YOUR OBJECTIVE:
The reply to the records below should contain exactly the lines from the line with "k) % NREQ);" through the line with "FULL) | (|req);", and nothing besides.

[Saved entries]
--- START ---
[config.mk]
export PLATFORM = sky130hd
export DESIGN_NAME = inc_share_arbiter
export DESIGN_NICKNAME = d
export VERILOG_FILES = /design/src/rtl/inc_share_arbiter.sv
export SDC_FILE = /design/constraint.sdc
export NUM_CORES = 1
export LEC_CHECK = 0
export BUFFER_PORTS_ARGS = -buffer_cell sky130_fd_sc_hd__buf_2
export CAP_MARGIN = 20
export CELL_PAD_IN_SITES_DETAIL_PLACEMENT = 1
export CELL_PAD_IN_SITES_GLOBAL_PLACEMENT = 1
export CORE_MARGIN = 3
export CORE_UTILIZATION = 36
export DETAILED_ROUTE_END_ITERATION = 10
export MAX_ROUTING_LAYER = met4
export PLACE_DENSITY_LB_ADDON = 0.1
export SKIP_CTS_REPAIR_TIMING = 1
export SLEW_MARGIN = 15
export SYNTH_ARGS = -nofsm -noshare
export SYNTH_HDL_FRONTEND = slang
export SYNTH_SLANG_ARGS = --single-unit
[constraint.sdc]
create_clock -name clk -period 8.48 [get_ports clk]
set_clock_uncertainty 0.05 [all_clocks]
set_input_delay 1.272 -clock clk [delete_from_list [all_inputs] [get_ports clk]]
set_output_delay 1.272 -clock clk [all_outputs]
set_load 0.1 [all_outputs]
[src/rtl/inc_share_arbiter.sv]
// inc_share_arbiter
// Shares one registered incrementer (out = in + step) among NREQ requesters.
// A round-robin arbiter picks at most one requester per cycle; the result is
// returned through a single valid/ready port tagged with the requester id.
//
// Ports:
//   clk        clock, all state on rising edge
//   rst        asynchronous active-high reset
//   req        request vector, bit i held until gnt[i] seen
//   in_data    operand i at [i*WIDTH +: WIDTH]
//   gnt        one-hot grant pulse (combinational)
//   out_valid  result register holds a result
//   out_ready  consumer accepts result
//   out_data   in_data[winner] + step_q
//   out_id     winner index
//   cfg_we     load step register from cfg_step
//   cfg_step   new step value
//   busy       out_valid | (|req)
//   sat_flag   only with INC_SHARE_SAT_EN: result was saturated
//
// Optional macro INC_SHARE_SAT_EN: saturate instead of wrap, add sat_flag.
//
// state | meaning
// ------+----------------------------------------
// IDLE  | output register empty, out_valid = 0
// FULL  | output register holds a result, out_valid = 1

module inc_share_arbiter #(
  parameter int NREQ  = 4,
  parameter int WIDTH = 8,
  parameter int STEP  = 1,
  parameter int IDW   = 2
) (
  input  logic                  clk,
  input  logic                  rst,
  input  logic [NREQ-1:0]       req,
  input  logic [NREQ*WIDTH-1:0] in_data,
  output logic [NREQ-1:0]       gnt,
  output logic                  out_valid,
  input  logic                  out_ready,
  output logic [WIDTH-1:0]      out_data,
  output logic [IDW-1:0]        out_id,
  input  logic                  cfg_we,
  input  logic [WIDTH-1:0]      cfg_step,
  output logic                  busy
`ifdef INC_SHARE_SAT_EN
  ,
  output logic                  sat_flag
`endif
);

  generate
    if (IDW != $clog2(NREQ)) begin : g_bad_idw
      $error("inc_share_arbiter: IDW must equal clog2(NREQ)");
    end
    if (NREQ < 2 || NREQ > 16) begin : g_bad_nreq
      $error("inc_share_arbiter: NREQ must be in 2..16");
    end
  endgenerate

  typedef enum logic {IDLE = 1'b0, FULL = 1'b1} state_t;

  state_t           state_q, state_d;
  logic [IDW-1:0]   rr_ptr;
  logic [IDW-1:0]   win;
  logic [IDW-1:0]   next_ptr;
  logic             found;
  logic             can_issue;
  logic             grant;
  logic [WIDTH-1:0] step_q;
  logic [WIDTH-1:0] operand;
  logic [WIDTH-1:0] result;
`ifdef INC_SHARE_SAT_EN
  logic [WIDTH:0]   sum_ext;
  logic             sat_d;
`endif

  // The output register frees in the same cycle it is consumed.
  assign can_issue = (state_q == IDLE) | out_ready;

  // First set request at or after rr_ptr, wrapping.
  always_comb begin
    found = 1'b0;
    win   = '0;
    for (int k = 0; k < NREQ; k++) begin
      if (!found && req[(int'(rr_ptr) + k) % NREQ]) begin
        found = 1'b1;
        win   = IDW'((int'(rr_ptr) + k) % NREQ);
      end
    end
  end

  // No grant while reset is held, so nothing is promised that will be lost.
  assign grant    = !rst & can_issue & found;
  assign next_ptr = (win == IDW'(NREQ - 1)) ? '0 : win + 1'b1;

  always_comb begin
    gnt = '0;
    if (grant) gnt[win] = 1'b1;
  end

  assign operand = in_data[int'(win)*WIDTH +: WIDTH];

`ifdef INC_SHARE_SAT_EN
  assign sum_ext = {1'b0, operand} + {1'b0, step_q};
  assign sat_d   = sum_ext[WIDTH];
  assign result  = sat_d ? '1 : sum_ext[WIDTH-1:0];
`else
  assign result  = operand + step_q;
`endif

  // State register
  always_ff @(posedge clk or posedge rst) begin
    if (rst) state_q <= IDLE;
    else     state_q <= state_d;
  end

  // Next-state logic
  always_comb begin
    state_d = state_q;
    case (state_q)
      IDLE: if (grant) state_d = FULL;
      FULL: if (out_ready) state_d = grant ? FULL : IDLE;
      default: state_d = IDLE;
    endcase
  end

  // Output logic
  always_comb begin
    out_valid = (state_q == FULL);
    busy      = (state_q == FULL) | (|req);
  end

  // Datapath: result capture, pointer advance, step register.
  always_ff @(posedge clk or posedge rst) begin
    if (rst) begin
      out_data <= '0;
      out_id   <= '0;
      rr_ptr   <= '0;
      step_q   <= WIDTH'(STEP);
`ifdef INC_SHARE_SAT_EN
      sat_flag <= 1'b0;
`endif
    end else begin
      if (grant) begin
        out_data <= result;
        out_id   <= win;
        rr_ptr   <= next_ptr;
`ifdef INC_SHARE_SAT_EN
        sat_flag <= sat_d;
`endif
      end
      // A grant in this cycle already used the old step value.
      if (cfg_we) step_q <= cfg_step;
    end
  end

endmodule

After elaboration in Yosys (flattened, before gate mapping). Index checks and enable logic that the tools add are counted.

Muxes and demuxes: 26. Order comparisons: 6. Shifts and indexed selects: 1. Reduce and logical (&&, ||, !) cells: 12. Add/sub/neg operators: 5. Equal/unequal tests: 1. Bitwise gates (word level): 8.

Operators by type and width (number): $shiftx A32 B6 Y8 (1); $mux W1 (14); $lt A3 B4 Y1 const B (3); $mux W2 (5); $add A8 B8 Y8 (1); $bmux W1 S2 (4); $lt A2 B3 Y1 const B (2); $reduce_or A2 Y1 (3); $add A2 B1 Y2 const B (2); $add A2 B2 Y2 const B (2); $logic_and A1 B1 Y1 (4); $logic_not A1 Y1 (4); $mux W4 (1); $reduce_or A4 Y1 (1); $and A1 B1 Y1 const A (3); $and A1 B1 Y1 (2); $demux W1 S2 (1); $eq A2 B2 Y1 const B (1); $ge A2 B1 Y1 const B (1); $or A1 B1 Y1 (2); $pmux W1 S2 (1); $not A1 Y1 (1).

Flip-flop bits (word level): 21. Output and inout bits: 16. Input bits: 48.

Depth between registers and ports, before layout.
Word-level depth: 19. Mapped depth: 15. Depth with buffers taken out: 14.

Worst setup path before layout. Ideal clock, no wire load.

Path type: input to output. From: input port req[2]. To: output port gnt[1]. Setup slack: 4.187 ns. Stages on the path: 7. Arrival: 2.971 ns. Path buffers: 2. Path through: and2b_1 o21ai_1 o221a_1 buf_6 buf_2 ha_1 and3_1.

Word-level cells in the longest chain between the ends: 17.

RTL lines: start, declared (RTL line 36) `input logic [NREQ-1:0] req,`; $bmux W1 S2 (RTL line 86) `if (!found && req[(int'(rr_ptr) + k) % NREQ]) begin`; $mux W1 (implied by the code) (RTL line 86); $mux W1 (RTL line 86); $logic_not A1 Y1 (RTL line 86); $logic_and A1 B1 Y1 (RTL line 86); $mux W1 (RTL line 86); $logic_not A1 Y1 (RTL line 86); $logic_and A1 B1 Y1 (RTL line 86); (+2 left out); $logic_and A1 B1 Y1 (RTL line 86); $mux W2 (*) (RTL line 86); net win[0] (RTL line 65) `logic [IDW-1:0] win;`; $lt A2 B3 Y1 (implied by the code) or $ge A2 B1 Y1 (tied branches) (RTL line 99) `if (grant) gnt[win] = 1'b1;`; $logic_and A1 B1 Y1 (implied by the code) (RTL line 99); $mux W1 (implied by the code) (RTL line 99); $demux W1 S2 (*) (RTL line 99); $mux W4 (*) (RTL line 99); end, declared (RTL line 38) `output logic [NREQ-1:0] gnt,`.

Mark *: on every way through the listed nets, which the timed path passes. The rest lies on a longest branch. The select of a mux whose other input is x is not followed.

Worst setup path after layout.
From: input port req[0]. To: register out_data[7].

Word-level cells in the longest chain between the ends: 14.

RTL lines: $bmux W1 S2 (RTL line 86); $mux W1 (implied by the code) (RTL line 86); $mux W1 (RTL line 86); $logic_not A1 Y1 (RTL line 86); $logic_and A1 B1 Y1 (RTL line 86); $mux W1 (RTL line 86); $logic_not A1 Y1 (RTL line 86); $logic_and A1 B1 Y1 (RTL line 86); $mux W1 (RTL line 86); $logic_not A1 Y1 (RTL line 86); $logic_and A1 B1 Y1 (RTL line 86); $mux W2 (RTL line 86); $shiftx A32 B6 Y8 (RTL line 102) `assign operand = in_data[int'(win)*WIDTH +: WIDTH];`; $add A8 B8 Y8 (RTL line 109) `assign result = operand + step_q;`; end signal, assigned (RTL line 146) `out_data <= result;`; end, declared (RTL line 41) `output logic [WIDTH-1:0] out_data,`.

Parallel ways exist; a longest one is shown, timed or not. The select of a mux whose other input is x is not followed. A chain may end at the register's enable or synchronous reset.

==> impl_metrics.py <==
metrics = {
    "grt": {
        "antenna_found_initial": 0,
        "grt_first_pass_wirelength_um": 7458,
        "grt_util_all_layers": 0.1864,
        "grt_max_degree": 22,
        "grt_pass1_vias": 1650,
        "overflow": 0,
    },
    "critical_path": {
        "end_kind": "register",
        "crit_family": "simple AND/OR/NAND/NOR gates",
        "crit_arrival_ns": 4.83,
        "timing.reg2reg.worst_path_depth": 13,
        "critPathRequiredTime_ns": 8.63,
        "start_kind": "input pin",
        "crit_type": "in -> reg",
        "cp_slowest_cell": "nor2_2",
        "path_depth": 14,
        "crit_buf_inv": 1,
        "critPathMaxFanout": 18,
        "crit_chain": "buf_2 > nand2b_1 > a21oi_1 > nor2_2 > mux2_2 > nor2_1 > a21oi_1 > ha_1 > and3_1 > a221oi_1 > mux2i_1 > nand3_1 > or3_1 > nand3_1",
        "max_stage_delay_ns": 0.79,
    },
    "routing": {
        "avgRoutedWirePerCell_um": 15.67,
        "vias_per_cell": 5.227,
        "drc": 0,
        "dr.pass1.iters": 3,
        "drtIter0Drc": 60,
        "routed_wl_um": 4341,
        "ant_nets": 0,
        "vias": 1448,
    },
    "logic_synthesis": {
        "yosysTopAreaCell": "dfrtp_1",
        "synth_edf_count": 0,
        "yosys-top-cells-area": "dfrtp_1, ha_1, mux2_2, mux2i_1, nand2_1",
        "avgSynthCellArea_um2": 9.339,
        "syn-cell-area_um2": 1550,
        "yosysSeqAreaShare": 0.3398,
        "synthTopCellsByCount": "nand2_1, dfrtp_1, o21ai_0",
        "synth.top_cell.area_share": 0.3228,
        "yosysWarnings": 0,
        "synth_nets": 227,
        "synthCells": 166,
        "async_flop_share": 1.000,
        "yosysMostFrequentCell": "nand2_1",
        "synth-seq-cells": 21,
        "synth_cell_types": 37,
        "synth_ff_type": "dfrtp_1",
    },
    "timing": {
        "relSlewSlack": 0.3255,
        "period_share": 0.5515,
        "fmax_ghz": 0.2138,
        "post-route-min-period_ns": 4.677,
        "hold_viol": 0,
        "drv_slew": 0,
        "fin_setup_tns_ns": 0,
        "rsz0062_at_grt": "false",
        "tightestPinTransition_ns": 1.011,
        "setup_viol_count_final": 0,
    },
    "power": {
        "vdd_drop_max_v": 0.0001740,
        "power_switching_uw": 370.8,
        "power_density_nw_per_um2": 338.9,
        "seq_power_share": 0.228,
        "p_leak_uw": 0.001012,
        "clkPwrFrac": 0.103,
        "comb_power_share": 0.669,
        "swShare": 0.5661,
        "intPower_uw": 284.2,
    },
    "finish": {
        "fin_cells": 277,
        "nFillCells": 527,
        "nNetsFinal": 289,
        "area.growth.synth_to_final_pct": 24.70,
        "drive_gt1_frac": 0.3744,
        "diodes": 0,
    },
    "die": {
        "num_rows": 23,
        "die_h_um": 71.62,
        "ios": 64,
        "die_x_um": 71.62,
        "start_util": 0.3794,
        "core_um2": 4086,
        "die_area_um2": 5129,
    },
    "flow_run": {
        "maxCapViolCount": 0,
    },
    "clocking": {
        "clockBufferDepth": 2,
        "cts_max_level": 1,
        "tritoncts": "done",
        "cts_buffers": 3,
        "cts_num_sinks": 21,
        "insertion_delay_ns": 0.26,
        "cts_root_buffer": "clkbuf_8",
        "path_clk_slew_ns": 0.08,
    },
    "placement": {
        "place_hpwl_um": 3508,
        "dp_cells": 273,
        "numPortBuffers": 63,
        "routabilityCongestion": 0.8362,
    },
    "run_status": {
        "outcome": "completed",
    },
    "hold_path": {
        "hold_depth": 2,
        "hp-class": "reg -> reg",
    },
}
==> metal layers <==
layer	vias to the layer above	GRT usage	wire length, um
li1	705	-	-
met1	690	0.1993	1765
met2	46	0.3408	2252
met3	7	0.04208	274
met4	0	0.05428	48
met5	-	-	0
--- END ---
OUTPUT OF THE EXERCISE:
        win   = IDW'((int'(rr_ptr) + k) % NREQ);
      end
    end
  end

  // No grant while reset is held, so nothing is promised that will be lost.
  assign grant    = !rst & can_issue & found;
  assign next_ptr = (win == IDW'(NREQ - 1)) ? '0 : win + 1'b1;

  always_comb begin
    gnt = '0;
    if (grant) gnt[win] = 1'b1;
  end

  assign operand = in_data[int'(win)*WIDTH +: WIDTH];

`ifdef INC_SHARE_SAT_EN
  assign sum_ext = {1'b0, operand} + {1'b0, step_q};
  assign sat_d   = sum_ext[WIDTH];
  assign result  = sat_d ? '1 : sum_ext[WIDTH-1:0];
`else
  assign result  = operand + step_q;
`endif

  // State register
  always_ff @(posedge clk or posedge rst) begin
    if (rst) state_q <= IDLE;
    else     state_q <= state_d;
  end

  // Next-state logic
  always_comb begin
    state_d = state_q;
    case (state_q)
      IDLE: if (grant) state_d = FULL;
      FULL: if (out_ready) state_d = grant ? FULL : IDLE;
      default: state_d = IDLE;
    endcase
  end

  // Output logic
  always_comb begin
    out_valid = (state_q == FULL);
    busy      = (state_q == FULL) | (|req);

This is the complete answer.